The 1889–1890 pandemic, often referred to as the "Asiatic flu" or "Russian flu", was a worldwide respiratory viral pandemic. It was the last great pandemic of the 19th century, and is among the deadliest pandemics in history. The pandemic killed about 1 million people out of a world population of about 1.5 billion (0.067% of population). The most reported effects of the pandemic took place from October 1889 to December 1890, with recurrences in March to June 1891, November 1891 to June 1892, the northern winter of 1893–1894, and early 1895.

According to researchers' estimates, excess mortality from Russian influenza in the Russian Empire for the period 1889–1890 could be from 60,000 to 90,000 people, with lethality from the virus, a little more than 0.2%.

Although contemporaries described the pandemic as influenza and 20th-century scholars identified several influenza strains as the possible pathogen, several authors from the early 2020s suggest that it may have been caused by human coronavirus OC43.

== Outbreak and spread ==

Modern transport infrastructure assisted the spread of the 1889 pandemic. The 19 largest European countries, including the Russian Empire, had about 200,000 km of railroads, and transatlantic travel by sea took less than six days (not significantly different from current travel time by air, given the timescale of the global spread of a pandemic). It was the first pandemic to spread not just through a region such as Eurasia, but worldwide.

It is conventionally believed that the disease was first reported in May 1889 in the Central Asian city of Bukhara (modern Uzbekistan), then the capital of the Emirate of Bukhara, a protectorate of the Russian Empire. This goes back to publications of a local physician and follower of the miasma theory Oskar Heyfelder, who ignored the lack of catarrhal symptoms in the outbreak. Both a local independent commission of four doctors in August 1889 and historians in 2023 identified the infectious agent in Bukhara from May to August 1889 as not influenza, but malaria, which is endemic in the region, and the latter suggested an anomalously cold and snowy winter and anomalously high ground water levels as possible reasons for the severity of the outbreak.

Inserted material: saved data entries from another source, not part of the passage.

===== config.mk =====
export PLATFORM = sky130hd
export DESIGN_NAME = hamming_secded_codec
export DESIGN_NICKNAME = d
export VERILOG_FILES = /design/src/rtl/hamming_pkg.sv /design/src/rtl/hamming_syndrome.sv /design/src/rtl/hamming_secded_codec.sv
export SDC_FILE = /design/constraint.sdc
export NUM_CORES = 1
export LEC_CHECK = 0
export CAP_MARGIN = 20
export CORE_MARGIN = 3
export CORE_UTILIZATION = 32
export DETAILED_ROUTE_END_ITERATION = 6
export PLACE_DENSITY_LB_ADDON = 0.12
export SYNTH_ARGS = -nofsm -noshare
export SYNTH_HDL_FRONTEND = slang
export SYNTH_SLANG_ARGS = --single-unit

===== constraint.sdc =====
create_clock -name clk -period 1.9 [get_ports clk]
set_input_delay 0.285 -clock clk [delete_from_list [all_inputs] [get_ports clk]]
set_output_delay 0.285 -clock clk [all_outputs]
set_load 0.02 [all_outputs]

===== src/rtl/hamming_pkg.sv =====
// Shared definitions for the Hamming SECDED codec.
//   par_w(data_w) : number of Hamming parity bits for a payload width
//   cw_w(data_w)  : full codeword width (payload + parity + overall parity)
//   is_pow2(v)    : true when v is a power of two (parity bit positions)
//   mode_e        : transaction mode, encode or decode
package hamming_pkg;

    typedef enum logic {
        MODE_ENC = 1'b0,
        MODE_DEC = 1'b1
    } mode_e;

    // Smallest p with 2^p >= data_w + p + 1; scanned downward so the last hit is the smallest.
    function automatic int par_w(input int data_w);
        int p;
        p = 0;
        for (int k = 7; k >= 1; k--) begin
            if ((32'sd1 << k) >= (data_w + k + 32'sd1)) begin
                p = k;
            end else begin
                p = p;
            end
        end
        return p;
    endfunction

    function automatic int cw_w(input int data_w);
        return data_w + par_w(data_w) + 32'sd1;
    endfunction

    function automatic logic is_pow2(input int v);
        return (v > 32'sd0) && ((v & (v - 32'sd1)) == 32'sd0);
    endfunction

endpackage


===== src/rtl/hamming_syndrome.sv =====
// Combinational Hamming syndrome / overall parity generator.
//   cw_i  : codeword (positions 1..CW_W-1 Hamming bits, bit 0 overall parity)
//   syn_o : XOR of the indices of all set bits in positions 1..CW_W-1
//   par_o : XOR of all CW_W bits
// With parity positions zeroed, syn_o is exactly the set of parity bits an
// encoder must insert, so one instance serves both encode and decode.
module hamming_syndrome
    import hamming_pkg::*;
#(
    parameter  int DATA_W = 8,
    localparam int PAR_W  = par_w(DATA_W),
    localparam int CW_W   = cw_w(DATA_W)
) (
    input  logic [CW_W-1:0]  cw_i,
    output logic [PAR_W-1:0] syn_o,
    output logic             par_o
);

    // Fold every set position index into the syndrome and reduce overall parity.
    always_comb begin
        syn_o = '0;
        for (int i = 1; i < CW_W; i++) begin
            if (cw_i[i]) begin
                syn_o = syn_o ^ i[PAR_W-1:0];
            end else begin
                syn_o = syn_o;
            end
        end
        par_o = ^cw_i;
    end

endmodule


===== src/rtl/hamming_secded_codec.sv =====
// Two-stage pipelined Hamming SECDED encoder/decoder with valid/ready
// handshakes on both sides and saturating error counters.
//   clk, rst_n            : clock, asynchronous active-low reset
//   in_valid/in_ready     : input handshake; in_mode 0=encode 1=decode
//   in_data               : encode payload (low DATA_W bits) or codeword
//   out_valid/out_ready   : output handshake; out_mode echoes the mode
//   out_data              : codeword, or corrected payload zero-extended
//   out_err_sgl/_dbl      : decode corrected / uncorrectable flags
//   cnt_clr               : synchronous clear of both counters
//   sgl_cnt/dbl_cnt       : saturating counts of accepted flagged results
module hamming_secded_codec
    import hamming_pkg::*;
#(
    parameter  int DATA_W = 8,
    parameter  int CNT_W  = 16,
    localparam int PAR_W  = par_w(DATA_W),
    localparam int CW_W   = cw_w(DATA_W)
) (
    input  logic             clk,
    input  logic             rst_n,
    input  logic             in_valid,
    output logic             in_ready,
    input  logic             in_mode,
    input  logic [CW_W-1:0]  in_data,
    output logic             out_valid,
    input  logic             out_ready,
    output logic             out_mode,
    output logic [CW_W-1:0]  out_data,
    output logic             out_err_sgl,
    output logic             out_err_dbl,
    input  logic             cnt_clr,
    output logic [CNT_W-1:0] sgl_cnt,
    output logic [CNT_W-1:0] dbl_cnt
);

    localparam logic [PAR_W-1:0] MAX_POS = PAR_W'(CW_W - 1);

    // Place payload bits into the non-power-of-two positions, parity slots zero.
    function automatic logic [CW_W-1:0] scatter(input logic [DATA_W-1:0] d);
        logic [CW_W-1:0] c;
        int j;
        c = '0;
        j = 0;
        for (int i = 1; i < CW_W; i++) begin
            if (!is_pow2(i)) begin
                c[i] = d[j];
                j++;
            end else begin
                c[i] = 1'b0;
            end
        end
        return c;
    endfunction

    // Pull payload bits back out of the non-power-of-two positions.
    function automatic logic [DATA_W-1:0] gather(input logic [CW_W-1:0] c);
        logic [DATA_W-1:0] d;
        int j;
        d = '0;
        j = 0;
        for (int i = 1; i < CW_W; i++) begin
            if (!is_pow2(i)) begin
                d[j] = c[i];
                j++;
            end else begin
                d = d;
            end
        end
        return d;
    endfunction

    logic              s1_valid_q;
    mode_e             s1_mode_q;
    logic [CW_W-1:0]   s1_cw_q;
    logic [PAR_W-1:0]  s1_syn_q;
    logic              s1_par_q;

    logic              out_valid_q;
    mode_e             out_mode_q;
    logic [CW_W-1:0]   out_data_q;
    logic              out_sgl_q;
    logic              out_dbl_q;
    logic [CNT_W-1:0]  sgl_cnt_q;
    logic [CNT_W-1:0]  dbl_cnt_q;

    logic [CW_W-1:0]   s1_cw_d;
    logic [PAR_W-1:0]  syn_s;
    logic              par_s;
    logic              s2_ready_s;
    logic [CW_W-1:0]   res_cw_s;
    logic [CW_W-1:0]   res_data_s;
    logic              res_sgl_s;
    logic              res_dbl_s;
    logic              out_fire_s;

    // S2 can take a new word when empty or when its word leaves this cycle.
    assign s2_ready_s = !out_valid_q || out_ready;
    assign in_ready   = !s1_valid_q || s2_ready_s;
    assign out_fire_s = out_valid_q && out_ready;

    // Encode feeds the scattered payload so the syndrome equals the parity to insert.
    always_comb begin
        if (in_mode == MODE_DEC) begin
            s1_cw_d = in_data;
        end else begin
            s1_cw_d = scatter(in_data[DATA_W-1:0]);
        end
    end

    hamming_syndrome #(
        .DATA_W (DATA_W)
    ) u_syndrome (
        .cw_i  (s1_cw_d),
        .syn_o (syn_s),
        .par_o (par_s)
    );

    // Stage 1: register the word, its mode and its syndrome/parity.
    always_ff @(posedge clk or negedge rst_n) begin
        if (!rst_n) begin
            s1_valid_q <= 1'b0;
            s1_mode_q  <= MODE_ENC;
            s1_cw_q    <= '0;
            s1_syn_q   <= '0;
            s1_par_q   <= 1'b0;
        end else begin
            if (in_ready) begin
                s1_valid_q <= in_valid;
            end else begin
                s1_valid_q <= s1_valid_q;
            end
            if (in_valid && in_ready) begin
                s1_mode_q <= mode_e'(in_mode);
                s1_cw_q   <= s1_cw_d;
                s1_syn_q  <= syn_s;
                s1_par_q  <= par_s;
            end else begin
                s1_mode_q <= s1_mode_q;
                s1_cw_q   <= s1_cw_q;
                s1_syn_q  <= s1_syn_q;
                s1_par_q  <= s1_par_q;
            end
        end
    end

    // Stage 2 datapath: insert parity (encode) or correct and extract (decode).
    always_comb begin
        res_cw_s   = s1_cw_q;
        res_data_s = '0;
        res_sgl_s  = 1'b0;
        res_dbl_s  = 1'b0;
        case (s1_mode_q)
            MODE_ENC: begin
                for (int i = 1, int j = 0; i < CW_W; i++) begin
                    if (is_pow2(i)) begin
                        res_cw_s[i] = s1_syn_q[j];
                        j++;
                    end else begin
                        res_cw_s[i] = s1_cw_q[i];
                    end
                end
                res_cw_s[0] = ^res_cw_s[CW_W-1:1];
                res_data_s  = res_cw_s;
            end
            MODE_DEC: begin
                if (s1_par_q) begin
                    // Odd parity: a syndrome past the last position cannot be a single error.
                    if (s1_syn_q > MAX_POS) begin
                        res_dbl_s = 1'b1;
                    end else begin
                        res_sgl_s = 1'b1;
                        for (int i = 0; i < CW_W; i++) begin
                            if (s1_syn_q == i[PAR_W-1:0]) begin
                                res_cw_s[i] = ~s1_cw_q[i];
                            end else begin
                                res_cw_s[i] = s1_cw_q[i];
                            end
                        end
                    end
                end else if (s1_syn_q != '0) begin
                    res_dbl_s = 1'b1;
                end else begin
                    res_dbl_s = 1'b0;
                end
                res_data_s = {{(CW_W-DATA_W){1'b0}}, gather(res_cw_s)};
            end
            default: begin
                res_data_s = '0;
            end
        endcase
    end

    // Stage 2 registers: hold the presented result while the sink stalls.
    always_ff @(posedge clk or negedge rst_n) begin
        if (!rst_n) begin
            out_valid_q <= 1'b0;
            out_mode_q  <= MODE_ENC;
            out_data_q  <= '0;
            out_sgl_q   <= 1'b0;
            out_dbl_q   <= 1'b0;
        end else begin
            if (s2_ready_s) begin
                out_valid_q <= s1_valid_q;
            end else begin
                out_valid_q <= out_valid_q;
            end
            if (s2_ready_s && s1_valid_q) begin
                out_mode_q <= s1_mode_q;
                out_data_q <= res_data_s;
                out_sgl_q  <= res_sgl_s;
                out_dbl_q  <= res_dbl_s;
            end else begin
                out_mode_q <= out_mode_q;
                out_data_q <= out_data_q;
                out_sgl_q  <= out_sgl_q;
                out_dbl_q  <= out_dbl_q;
            end
        end
    end

    // Single-error counter: counts accepted corrected decodes, saturates, clear wins.
    always_ff @(posedge clk or negedge rst_n) begin
        if (!rst_n) begin
            sgl_cnt_q <= '0;
        end else if (cnt_clr) begin
            sgl_cnt_q <= '0;
        end else if (out_fire_s && (out_mode_q == MODE_DEC) && out_sgl_q && (sgl_cnt_q != '1)) begin
            sgl_cnt_q <= sgl_cnt_q + CNT_W'(1);
        end else begin
            sgl_cnt_q <= sgl_cnt_q;
        end
    end

    // Double-error counter: counts accepted uncorrectable decodes, saturates, clear wins.
    always_ff @(posedge clk or negedge rst_n) begin
        if (!rst_n) begin
            dbl_cnt_q <= '0;
        end else if (cnt_clr) begin
            dbl_cnt_q <= '0;
        end else if (out_fire_s && (out_mode_q == MODE_DEC) && out_dbl_q && (dbl_cnt_q != '1)) begin
            dbl_cnt_q <= dbl_cnt_q + CNT_W'(1);
        end else begin
            dbl_cnt_q <= dbl_cnt_q;
        end
    end

    assign out_valid   = out_valid_q;
    assign out_mode    = out_mode_q;
    assign out_data    = out_data_q;
    assign out_err_sgl = out_sgl_q;
    assign out_err_dbl = out_dbl_q;
    assign sgl_cnt     = sgl_cnt_q;
    assign dbl_cnt     = dbl_cnt_q;

endmodule

==> flow_summary.toml <==
[outcome]
outcome = "finished, final reports clean"

[floorplanning]
dieArea_sq_um = 12870
fp.coreArea_sq_um = 11080
dieHeight_microns = 113.5
row_count = 38
top_level_ports = 69
initial_core_util = 0.3335
fp.dieW_microns = 113.5

[synthesis]
yosysWarnings = 0
synth_cells = 391
ys_ff_latch = 64
synth-edff-count = 0
ys_seq_area_frac = 0.4335
async_flop_share = 1.000
synth_flop_cell = "dfrtp_1"
avgSynthCellArea_sq_um = 9.450
postSynthNetCount = 416
yosysUniqueCellTypes = 44
synthesis.area_sq_um = 3695

[power_and_ir_drop]
p_per_area_nw_per_um2 = 869.1
p_total_mw = 4.475
ir_worst_vdd_mv = 0.4906
leakagePower_nw = 2.154

[layout]
drive_gt1_frac = 0.1534
final_util = 0.4648
mostFrequentLayoutCells = "66 x clkdlybuf4s50_1, 64 x dfrtp_1, 49 x nand2_1, 49 x buf_4, 48 x xnor2_1"
antenna_cells = 0
fin_cells = 642
n_fill_cell = 1075
layout_commonest_cell = "clkdlybuf4s50_1"
nets = 523
final_area_sq_um = 5149
syn2layout_area_growth_pct = 39.35

[clocking]
cts_tree = "yes"
cts.sinks = 64
clock-root-buffer = "clkbuf_16"
cts_made_buffers = 9
path_clk_slew_ps = 60
worstSkewPairLatency_ps = 330
htree_levels = 3
cts.path.max_buffers = 2

[route]
via_per_inst = 4.835
drc = 0
wl_mm = 8.876
final_antenna_net_count = 0
wl_met1_mm = 4.020
drt_pass1_iterations = 6
dr_wl_met3_microns = 382
drt_iter0_markers = 81
wire_per_inst_microns = 13.83
num_vias = 3104
wl_met2_mm = 4.412
highest_layer = "met4"

[setup_path]
crit_type = "reg -> reg"
r2r_setup_slack_ps = 110
crit_path_start_kind = "register"
r2r_end = "dbl_cnt[7]"
cp_max_fo = 8
r2r-start = "dbl_cnt[0]"
r2r_cells = 7
critical_path_required_ps = 2110
worstPathArrival_ps = 2000
crit_path_end_kind = "register"

[global_route]
gr-usage-all-layers = 0.1466
antenna_found_initial = 0
grt_pass1_wl_mm = 15.18
grt_max_degree = 65
overflow = 0
grt_pass1_vias = 3075

[job]
drv_cap = 0

[sta]
fin_ws_ps = 111.6
timing.hold.ws_ps = 472.8
rsz0062_at_grt = "false"
fmax_ghz = 0.5592
tns_ps = 0
maxSlewHeadroom = 0.5798
slew_violations = 0
period_needed_ps = 1788
skew_ps = 10.55
fin_crit_sh = 0.9413
finalHoldViolCount = 0
final-setup-viol-count = 0
tightestPinTransition_ps = 630.3

[min_path]
hold_depth = 2
worstHoldStart = "out_data[4]"
min_to = "out_data[4]"
min_path_type = "reg -> reg"

[placement]
port_buffers = 68
gp_congestion = 0.8073
dp_slack_ps = -186.5
dp.final_hpwl_mm = 6.658
place_inst = 626
dpl_cell_area_sq_um = 4850
-- sequential cells by signal, summed over array words and instances (netlist names) --
register     cells
out_data        13
out_valid        1
s1_valid_q       1
dbl_cnt         16
out_err_sgl      1
out_err_dbl      1
s1_mode_q        1
sgl_cnt         16
out_mode         1
s1_par_q         1
s1_cw_q          8
s1_syn_q         4
-- report_power, final --
group | internal (mW) | switching, mW | total [mW]
registers | 1.53 | 0.170 | 1.70
clock network | 0.907 | 0.592 | 1.50
logic | 0.678 | 0.602 | 1.28
total | 3.11 | 1.36 | 4.47
-- layout make-up --
cell class | count | area, sq um | area share
Tap cell | 140 | 175.2 | 0.03402
Inverter | 6 | 22.52 | 0.004374
Clock inverter | 5 | 33.78 | 0.006561
Timing Repair Buffer | 120 | 1092 | 0.2122
Clock buffer | 10 | 239.0 | 0.04642
Sequential cell | 64 | 1602 | 0.3111
Multi-Input combinational cell | 297 | 1984 | 0.3854
-- metal layers --
layer,GRT usage,vias up
met5,0,-
met4,0.04327,0
met3,0.03501,5
met2,0.2449,64
met1,0.1893,1474
li1,-,1561
-- kinds of logic (layout without fill, tap and decap cells) --
family                     count (synthesis)  after routing  share of synthesized area
xor gates and xnor gates                  62             62                     0.1581
DFF                                       64             64                     0.4335
AOI/OAI and AO/OA                         60             60                    0.09550
buffers and inverters                     30            141                    0.03420
adders and majority gates                  6              6                    0.02032
and+or+nand+nor                          146            146                     0.1940
muxes                                     23             23                    0.06434
-- critical path, cell delays in order (launching register included) --
cell and delay (ps):
dfrtp_1 380, ha_1 240, nand2_1 150, nor4_2 70, buf_4 160, a2111oi_1 440, xnor2_1 170, nor2_1 50
-- how the worst max path moves through the flow --
| stage | start | endpoint | slack (ps) | cells after the start |
|---|---|---|---|---|
| floorplan | sgl_cnt[5] | sgl_cnt[3] | 130 | 6 |
| global placement | in_data[5] | s1_par_q | -150 | 6 |
| detailed placement | in_data[5] | s1_par_q | -190 | 6 |
| CTS | sgl_cnt[7] | sgl_cnt[1] | 20 | 6 |
| global route | sgl_cnt[7] | sgl_cnt[13] | 7 | 5 |
| finish | dbl_cnt[0] | dbl_cnt[7] | 110 | 7 |
-- synthesized netlist by cell type, types with 2 or more instances --
| cell | n | area [sq um] |
|---|---|---|
| and3b_1 | 2 | 17.52 |
| xnor2_1 | 48 | 420.4 |
| buf_2 | 4 | 20.02 |
| xnor3_1 | 3 | 67.56 |
| dfrtp_1 | 64 | 1602 |
| mux2i_1 | 20 | 200.2 |
| and3_1 | 2 | 12.51 |
| xor2_1 | 11 | 96.34 |
| mux2_2 | 2 | 22.52 |
| ha_1 | 6 | 75.07 |
| nand2b_1 | 11 | 68.82 |
| nand3_1 | 12 | 60.06 |
| o21ai_0 | 28 | 140.1 |
| nand2_1 | 49 | 183.9 |
| or4_1 | 2 | 15.01 |
| nor3_1 | 4 | 20.02 |
| nor4_1 | 5 | 31.28 |
| nor2_1 | 36 | 135.1 |
| a21oi_1 | 10 | 50.05 |
| and4_1 | 4 | 35.03 |
| nand4_1 | 9 | 56.30 |
| clkbuf_1 | 16 | 60.06 |
| a211oi_1 | 8 | 60.06 |
| buf_1 | 2 | 7.510 |
| a2111oi_0 | 3 | 26.28 |
| nor3b_1 | 2 | 15.01 |
| inv_1 | 6 | 22.52 |
| a31oi_1 | 5 | 31.28 |
| o31ai_1 | 2 | 15.01 |
-- repair_timing --
item                                    in CTS  in global routing
hold buffers                                 1                  0
gates resized for setup                      1                  4
setup buffers                                0                  0
endpoints found under the setup margin       1                 17
pin swaps                                    0                  2
endpoints found under the hold margin       56                  0
cloned                                       0                  0
Power figures use the tool's default switching activity.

Differences between the Bukhara epidemic and the Russian flu
| Bukhara epidemic | Russian flu |
Incubation period
| 1–2 weeks | 1–3 days |
Symptoms
| High body temperature; loss of strength; reduction of body temperature ended with profuse sweating, no sweating at high temperature; enlargement of spleen and liver after the disease, anaemia. Absence of cough and respiratory system complications | High body temperature, collapse of strength, during the course of the disease the patient either sweated or did not sweat; cough; complications of the disease ended in bronchitis and pneumonia. |
Lethality
| 5 % or more | 0.2% |

Most likely the first outbreak of Russian flu occurred in Western Siberia – Tomsk province. It was preceded by an epizootic of pneumonia in cattle.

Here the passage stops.